Siempre es grato insistir acerca
de lo más bello, digámoslo así... El descenso al corazón, a la ermita interior,
comporta el desasimiento que nos eleva, que nos lleva a morar en el mismo
Corazón de Dios. Es que, saliendo de las sombras, que parecen abrumarnos y
encerrarnos, liberados de las ataduras o de las cosas en las que nos
introducíamos, descubrimos inmediatamente esa Presencia inefable que de
"modo sin modo" se nos revela como el Único, Aquél que es nuestra
Vida, y que nos llama, y que nos da ese "nombre nuevo que nadie conoce
sino el que lo recibe." Es necesario que prestemos entera fe a la Bondad
de Dios y a su Misericordia. Nada hay de mezquino en las sendas de la Gracia.
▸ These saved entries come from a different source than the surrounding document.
## src/design/vvau_pkg.sv

```systemverilog
// Shared types, constants and saturating arithmetic helpers for the Verlet axis update.
`timescale 1ns / 1ps

package vvau_pkg;

   localparam int DATA_WIDTH = 32;
   localparam int FRAC_BITS  = 16;

   localparam int TS_W       = 20;
   localparam int SCALE_W    = 18;
   localparam int LIM_W      = 21;
   localparam int DTM_W      = 24;
   localparam int COEF_W     = 32;
   localparam int RAWCOEF_W  = TS_W + DTM_W;
   localparam int PROD_W     = DATA_WIDTH + COEF_W + 1;

   localparam int CSR_IDX_W  = 3;
   localparam int CSR_DATA_W = 21;

   localparam int QUEUE_DEPTH = 4;

   localparam logic [CSR_IDX_W-1:0] CSR_TIME_STEP  = CSR_IDX_W'(0);
   localparam logic [CSR_IDX_W-1:0] CSR_VSCALE_X   = CSR_IDX_W'(1);
   localparam logic [CSR_IDX_W-1:0] CSR_VSCALE_Y   = CSR_IDX_W'(2);
   localparam logic [CSR_IDX_W-1:0] CSR_VSCALE_Z   = CSR_IDX_W'(3);
   localparam logic [CSR_IDX_W-1:0] CSR_MAX_OFFSET = CSR_IDX_W'(4);

   localparam logic       CMD_DRIFT = 1'b0;
   localparam logic       CMD_KICK  = 1'b1;
   localparam logic [1:0] AXIS_X    = 2'd0;
   localparam logic [1:0] AXIS_Y    = 2'd1;

   localparam logic [TS_W-1:0]    TIME_STEP_RESET  = TS_W'(0);
   localparam logic [SCALE_W-1:0] VSCALE_RESET     = SCALE_W'(65536);
   localparam logic [LIM_W-1:0]   MAX_OFFSET_RESET = LIM_W'(98304);

   typedef logic signed [DATA_WIDTH-1:0] word_type;
   typedef logic signed [PROD_W-1:0]     prod_type;

   localparam word_type WORD_MAX = word_type'({1'b0, {(DATA_WIDTH-1){1'b1}}});
   localparam word_type WORD_MIN = word_type'({1'b1, {(DATA_WIDTH-1){1'b0}}});

   typedef enum logic [1:0] {
      OP_PASS,
      OP_DRIFT,
      OP_KICK
   } op_type;

   typedef struct packed {
      op_type               op;
      word_type             position;
      word_type             velocity;
      word_type             force_in;
      word_type             force_new;
      word_type             force_sum;
      logic [DTM_W-1:0]     dt_over_mass;
      logic [TS_W-1:0]      time_step;
      logic [COEF_W-1:0]    drift_coef;
      logic [SCALE_W-1:0]   vel_scale;
      logic [LIM_W-1:0]     max_offset;
   } entry_type;

   function automatic word_type sat_add(input word_type a, input word_type b);
      logic [DATA_WIDTH:0] s;
      s = {a[DATA_WIDTH-1], a} + {b[DATA_WIDTH-1], b};
      if (s[DATA_WIDTH] != s[DATA_WIDTH-1]) begin
         return s[DATA_WIDTH] ? WORD_MIN : WORD_MAX;
      end
      return word_type'(s[DATA_WIDTH-1:0]);
   endfunction

   // Floor shift of a signed product, saturated to one word.
   function automatic word_type shift_sat(input prod_type p, input int unsigned sh);
      prod_type q;
      q = p >>> sh;
      if ((q[PROD_W-1:DATA_WIDTH-1] != '0) && (q[PROD_W-1:DATA_WIDTH-1] != '1)) begin
         return q[PROD_W-1] ? WORD_MIN : WORD_MAX;
      end
      return word_type'(q[DATA_WIDTH-1:0]);
   endfunction

endpackage

```

## src/design/vvau_front.sv

```systemverilog
// Front end: control registers, command classification and per-item coefficient prep.
`timescale 1ns / 1ps

module vvau_front (
   input  logic                                clock,
   input  logic                                reset,
   input  logic                                csr_we,
   input  logic [vvau_pkg::CSR_IDX_W-1:0]      csr_index,
   input  logic [vvau_pkg::CSR_DATA_W-1:0]     csr_wdata,
   input  logic                                req_cmd,
   input  logic                                req_movable,
   input  logic [1:0]                          req_axis,
   input  vvau_pkg::word_type                  req_position_in,
   input  vvau_pkg::word_type                  req_velocity_in,
   input  vvau_pkg::word_type                  req_force_in,
   input  vvau_pkg::word_type                  req_new_force,
   input  logic [vvau_pkg::DTM_W-1:0]          req_dt_over_mass,
   output vvau_pkg::entry_type                 entry
);

   logic [vvau_pkg::TS_W-1:0]      time_step_ff;
   logic [vvau_pkg::SCALE_W-1:0]   vscale_x_ff;
   logic [vvau_pkg::SCALE_W-1:0]   vscale_y_ff;
   logic [vvau_pkg::SCALE_W-1:0]   vscale_z_ff;
   logic [vvau_pkg::LIM_W-1:0]     max_offset_ff;

   logic [vvau_pkg::RAWCOEF_W-1:0] coef_raw;
   logic [vvau_pkg::RAWCOEF_W-1:0] coef_shifted;
   logic [vvau_pkg::COEF_W-1:0]    coef;
   logic [vvau_pkg::SCALE_W-1:0]   scale_sel;

   always_ff @(posedge clock) begin
      if (reset) begin
         time_step_ff  <= vvau_pkg::TIME_STEP_RESET;
         vscale_x_ff   <= vvau_pkg::VSCALE_RESET;
         vscale_y_ff   <= vvau_pkg::VSCALE_RESET;
         vscale_z_ff   <= vvau_pkg::VSCALE_RESET;
         max_offset_ff <= vvau_pkg::MAX_OFFSET_RESET;
      end else if (csr_we) begin
         unique case (csr_index)
            vvau_pkg::CSR_TIME_STEP:  time_step_ff  <= csr_wdata[vvau_pkg::TS_W-1:0];
            vvau_pkg::CSR_VSCALE_X:   vscale_x_ff   <= csr_wdata[vvau_pkg::SCALE_W-1:0];
            vvau_pkg::CSR_VSCALE_Y:   vscale_y_ff   <= csr_wdata[vvau_pkg::SCALE_W-1:0];
            vvau_pkg::CSR_VSCALE_Z:   vscale_z_ff   <= csr_wdata[vvau_pkg::SCALE_W-1:0];
            vvau_pkg::CSR_MAX_OFFSET: max_offset_ff <= csr_wdata[vvau_pkg::LIM_W-1:0];
            default: ;
         endcase
      end
   end

   // Drift coefficient dt * dt/m, back in Q format, clipped to 32 bits unsigned.
   always_comb begin
      coef_raw     = vvau_pkg::RAWCOEF_W'(time_step_ff) * vvau_pkg::RAWCOEF_W'(req_dt_over_mass);
      coef_shifted = coef_raw >> vvau_pkg::FRAC_BITS;
      if (coef_shifted[vvau_pkg::RAWCOEF_W-1:vvau_pkg::COEF_W] != '0) begin
         coef = '1;
      end else begin
         coef = coef_shifted[vvau_pkg::COEF_W-1:0];
      end
   end

   always_comb begin
      unique case (req_axis)
         vvau_pkg::AXIS_X: scale_sel = vscale_x_ff;
         vvau_pkg::AXIS_Y: scale_sel = vscale_y_ff;
         default:          scale_sel = vscale_z_ff;
      endcase
   end

   always_comb begin
      if (!req_movable) begin
         entry.op = vvau_pkg::OP_PASS;
      end else if (req_cmd == vvau_pkg::CMD_KICK) begin
         entry.op = vvau_pkg::OP_KICK;
      end else begin
         entry.op = vvau_pkg::OP_DRIFT;
      end
      entry.position     = req_position_in;
      entry.velocity     = req_velocity_in;
      entry.force_in     = req_force_in;
      entry.force_new    = req_new_force;
      entry.force_sum    = vvau_pkg::sat_add(req_force_in, req_new_force);
      entry.dt_over_mass = req_dt_over_mass;
      entry.time_step    = time_step_ff;
      entry.drift_coef   = coef;
      entry.vel_scale    = scale_sel;
      entry.max_offset   = max_offset_ff;
   end

endmodule

```
<file path="src/design/vvau_pkg.sv">
// Shared types, constants and saturating arithmetic helpers for the Verlet axis update.
`timescale 1ns / 1ps

package vvau_pkg;

   localparam int DATA_WIDTH = 32;
   localparam int FRAC_BITS  = 16;

   localparam int TS_W       = 20;
   localparam int SCALE_W    = 18;
   localparam int LIM_W      = 21;
   localparam int DTM_W      = 24;
   localparam int COEF_W     = 32;
   localparam int RAWCOEF_W  = TS_W + DTM_W;
   localparam int PROD_W     = DATA_WIDTH + COEF_W + 1;

   localparam int CSR_IDX_W  = 3;
   localparam int CSR_DATA_W = 21;

   localparam int QUEUE_DEPTH = 4;

   localparam logic [CSR_IDX_W-1:0] CSR_TIME_STEP  = CSR_IDX_W'(0);
   localparam logic [CSR_IDX_W-1:0] CSR_VSCALE_X   = CSR_IDX_W'(1);
   localparam logic [CSR_IDX_W-1:0] CSR_VSCALE_Y   = CSR_IDX_W'(2);
   localparam logic [CSR_IDX_W-1:0] CSR_VSCALE_Z   = CSR_IDX_W'(3);
   localparam logic [CSR_IDX_W-1:0] CSR_MAX_OFFSET = CSR_IDX_W'(4);

   localparam logic       CMD_DRIFT = 1'b0;
   localparam logic       CMD_KICK  = 1'b1;
   localparam logic [1:0] AXIS_X    = 2'd0;
   localparam logic [1:0] AXIS_Y    = 2'd1;

   localparam logic [TS_W-1:0]    TIME_STEP_RESET  = TS_W'(0);
   localparam logic [SCALE_W-1:0] VSCALE_RESET     = SCALE_W'(65536);
   localparam logic [LIM_W-1:0]   MAX_OFFSET_RESET = LIM_W'(98304);

   typedef logic signed [DATA_WIDTH-1:0] word_type;
   typedef logic signed [PROD_W-1:0]     prod_type;

   localparam word_type WORD_MAX = word_type'({1'b0, {(DATA_WIDTH-1){1'b1}}});
   localparam word_type WORD_MIN = word_type'({1'b1, {(DATA_WIDTH-1){1'b0}}});

   typedef enum logic [1:0] {
      OP_PASS,
      OP_DRIFT,
      OP_KICK
   } op_type;

   typedef struct packed {
      op_type               op;
      word_type             position;
      word_type             velocity;
      word_type             force_in;
      word_type             force_new;
      word_type             force_sum;
      logic [DTM_W-1:0]     dt_over_mass;
      logic [TS_W-1:0]      time_step;
      logic [COEF_W-1:0]    drift_coef;
      logic [SCALE_W-1:0]   vel_scale;
      logic [LIM_W-1:0]     max_offset;
   } entry_type;

   function automatic word_type sat_add(input word_type a, input word_type b);
      logic [DATA_WIDTH:0] s;
      s = {a[DATA_WIDTH-1], a} + {b[DATA_WIDTH-1], b};
      if (s[DATA_WIDTH] != s[DATA_WIDTH-1]) begin
         return s[DATA_WIDTH] ? WORD_MIN : WORD_MAX;
      end
      return word_type'(s[DATA_WIDTH-1:0]);
   endfunction

   // Floor shift of a signed product, saturated to one word.
   function automatic word_type shift_sat(input prod_type p, input int unsigned sh);
      prod_type q;
      q = p >>> sh;
      if ((q[PROD_W-1:DATA_WIDTH-1] != '0) && (q[PROD_W-1:DATA_WIDTH-1] != '1)) begin
         return q[PROD_W-1] ? WORD_MIN : WORD_MAX;
      end
      return word_type'(q[DATA_WIDTH-1:0]);
   endfunction

endpackage

</file>
<file path="src/design/vvau_queue.sv">
// Short FIFO of prepared beats between the front end and the arithmetic pipeline.
`timescale 1ns / 1ps

module vvau_queue #(
   parameter int DEPTH = vvau_pkg::QUEUE_DEPTH
) (
   input  logic                 clock,
   input  logic                 reset,
   input  logic                 push_valid,
   output logic                 push_ready,
   input  vvau_pkg::entry_type  push_entry,
   output logic                 pop_valid,
   input  logic                 pop,
   output vvau_pkg::entry_type  pop_entry
);

   localparam int PTR_W = (DEPTH > 1) ? $clog2(DEPTH) : 1;
   localparam int CNT_W = $clog2(DEPTH + 1);

   vvau_pkg::entry_type entries_ff [DEPTH];
   logic [PTR_W-1:0]    wr_ptr_ff, wr_ptr_in;
   logic [PTR_W-1:0]    rd_ptr_ff, rd_ptr_in;
   logic [CNT_W-1:0]    count_ff, count_in;
   logic                push;

   assign push_ready = (count_ff != CNT_W'(DEPTH));
   assign pop_valid  = (count_ff != '0);
   assign push       = push_valid && push_ready;
   assign pop_entry  = entries_ff[rd_ptr_ff];

   always_comb begin
      wr_ptr_in = wr_ptr_ff;
      rd_ptr_in = rd_ptr_ff;
      count_in  = count_ff;
      if (push) begin
         wr_ptr_in = (wr_ptr_ff == PTR_W'(DEPTH - 1)) ? '0 : wr_ptr_ff + PTR_W'(1);
      end
      if (pop) begin
         rd_ptr_in = (rd_ptr_ff == PTR_W'(DEPTH - 1)) ? '0 : rd_ptr_ff + PTR_W'(1);
      end
      if (push && !pop) begin
         count_in = count_ff + CNT_W'(1);
      end else if (pop && !push) begin
         count_in = count_ff - CNT_W'(1);
      end
   end

   always_ff @(posedge clock) begin
      if (reset) begin
         wr_ptr_ff <= '0;
         rd_ptr_ff <= '0;
         count_ff  <= '0;
      end else begin
         wr_ptr_ff <= wr_ptr_in;
         rd_ptr_ff <= rd_ptr_in;
         count_ff  <= count_in;
      end
   end

   always_ff @(posedge clock) begin
      if (push) begin
         entries_ff[wr_ptr_ff] <= push_entry;
      end
   end

`ifndef SYNTHESIS
   a_count_bound: assert property (@(posedge clock) disable iff (reset)
      count_ff <= CNT_W'(DEPTH))
      else $error("queue count beyond depth");

   a_pop_nonempty: assert property (@(posedge clock) disable iff (reset)
      pop |-> (count_ff != '0))
      else $error("pop from empty queue");

   a_count_up: assert property (@(posedge clock) disable iff (reset)
      (push && !pop) |=> (count_ff == $past(count_ff) + CNT_W'(1)))
      else $error("queue count did not advance on push");

   a_ptr_gap: assert property (@(posedge clock) disable iff (reset)
      ((count_ff == '0) || (count_ff == CNT_W'(DEPTH))) |-> (wr_ptr_ff == rd_ptr_ff))
      else $error("queue pointers disagree with count");
`endif

endmodule

</file>
$ cat src/rtl/pdv_pkg.sv
// shared widths, register codes, reset values and structs of pixel_desaturate_vignette
// depends on nothing
`timescale 1ns / 1ps

package pdv_pkg;

  // field widths
  localparam int unsigned COLOR_W     = 8;
  localparam int unsigned DIM_W       = 16;
  localparam int unsigned BORDER_W    = 10;
  localparam int unsigned GREY_W      = 8;
  localparam int unsigned WORD_W      = 32;
  localparam int unsigned LUMA_SUM_W  = 12;  // 3r+6g+b tops out at 2550
  localparam int unsigned IN_TDATA_W  = 3 * COLOR_W;
  localparam int unsigned OUT_TDATA_W = GREY_W + WORD_W;

  // configuration port
  localparam int unsigned CFG_ADDR_W = 4;
  localparam int unsigned CFG_DATA_W = 32;
  localparam int unsigned REG_IDX_W  = 2;

  // register indexes (byte address / 4)
  localparam logic [REG_IDX_W-1:0] REG_FRAME_WIDTH  = 2'd0;
  localparam logic [REG_IDX_W-1:0] REG_FRAME_HEIGHT = 2'd1;
  localparam logic [REG_IDX_W-1:0] REG_BORDER_WIDTH = 2'd2;

  // register reset values
  localparam logic [DIM_W-1:0]    FRAME_WIDTH_RST  = 16'd1280;
  localparam logic [DIM_W-1:0]    FRAME_HEIGHT_RST = 16'd768;
  localparam logic [BORDER_W-1:0] BORDER_WIDTH_RST = 10'd100;

  // pixel constants
  localparam logic [GREY_W-1:0] GREY_MAX     = 8'd255;
  localparam logic [7:0]        ALPHA_OPAQUE = 8'hFF;

  // divide by ten as multiply by 3277 / 2^15, exact for sums up to 2550
  localparam logic [LUMA_SUM_W-1:0] DIV10_MULT  = 12'd3277;
  localparam int unsigned           DIV10_SHIFT = 15;

  typedef struct packed {
    logic [DIM_W-1:0]    frame_width;
    logic [DIM_W-1:0]    frame_height;
    logic [BORDER_W-1:0] border_width;
  } cfg_t;

  typedef struct packed {
    logic [DIM_W-1:0] column;
    logic [DIM_W-1:0] row;
    logic             last;
  } pos_t;

endpackage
¿Está habituado nuestro corazón a la "generosidad" divina? Meditemos,
con quietud, en ese Desierto Interior. Una y otra vez acogiendo sin reservas,
sin condiciones, sin temores, sin reparos... Sí, ha de ser así, sin exigir
explicaciones, ni estatutos, ni certificados, ni un más y ni un menos... Así
como recibimos la Vida y nos gozamos en el Misterio... Volvamos incesantemente
a lo que es y a lo que somos. ¡Tanto nos habla el Silencio! ¡Esa Mirada de Dios!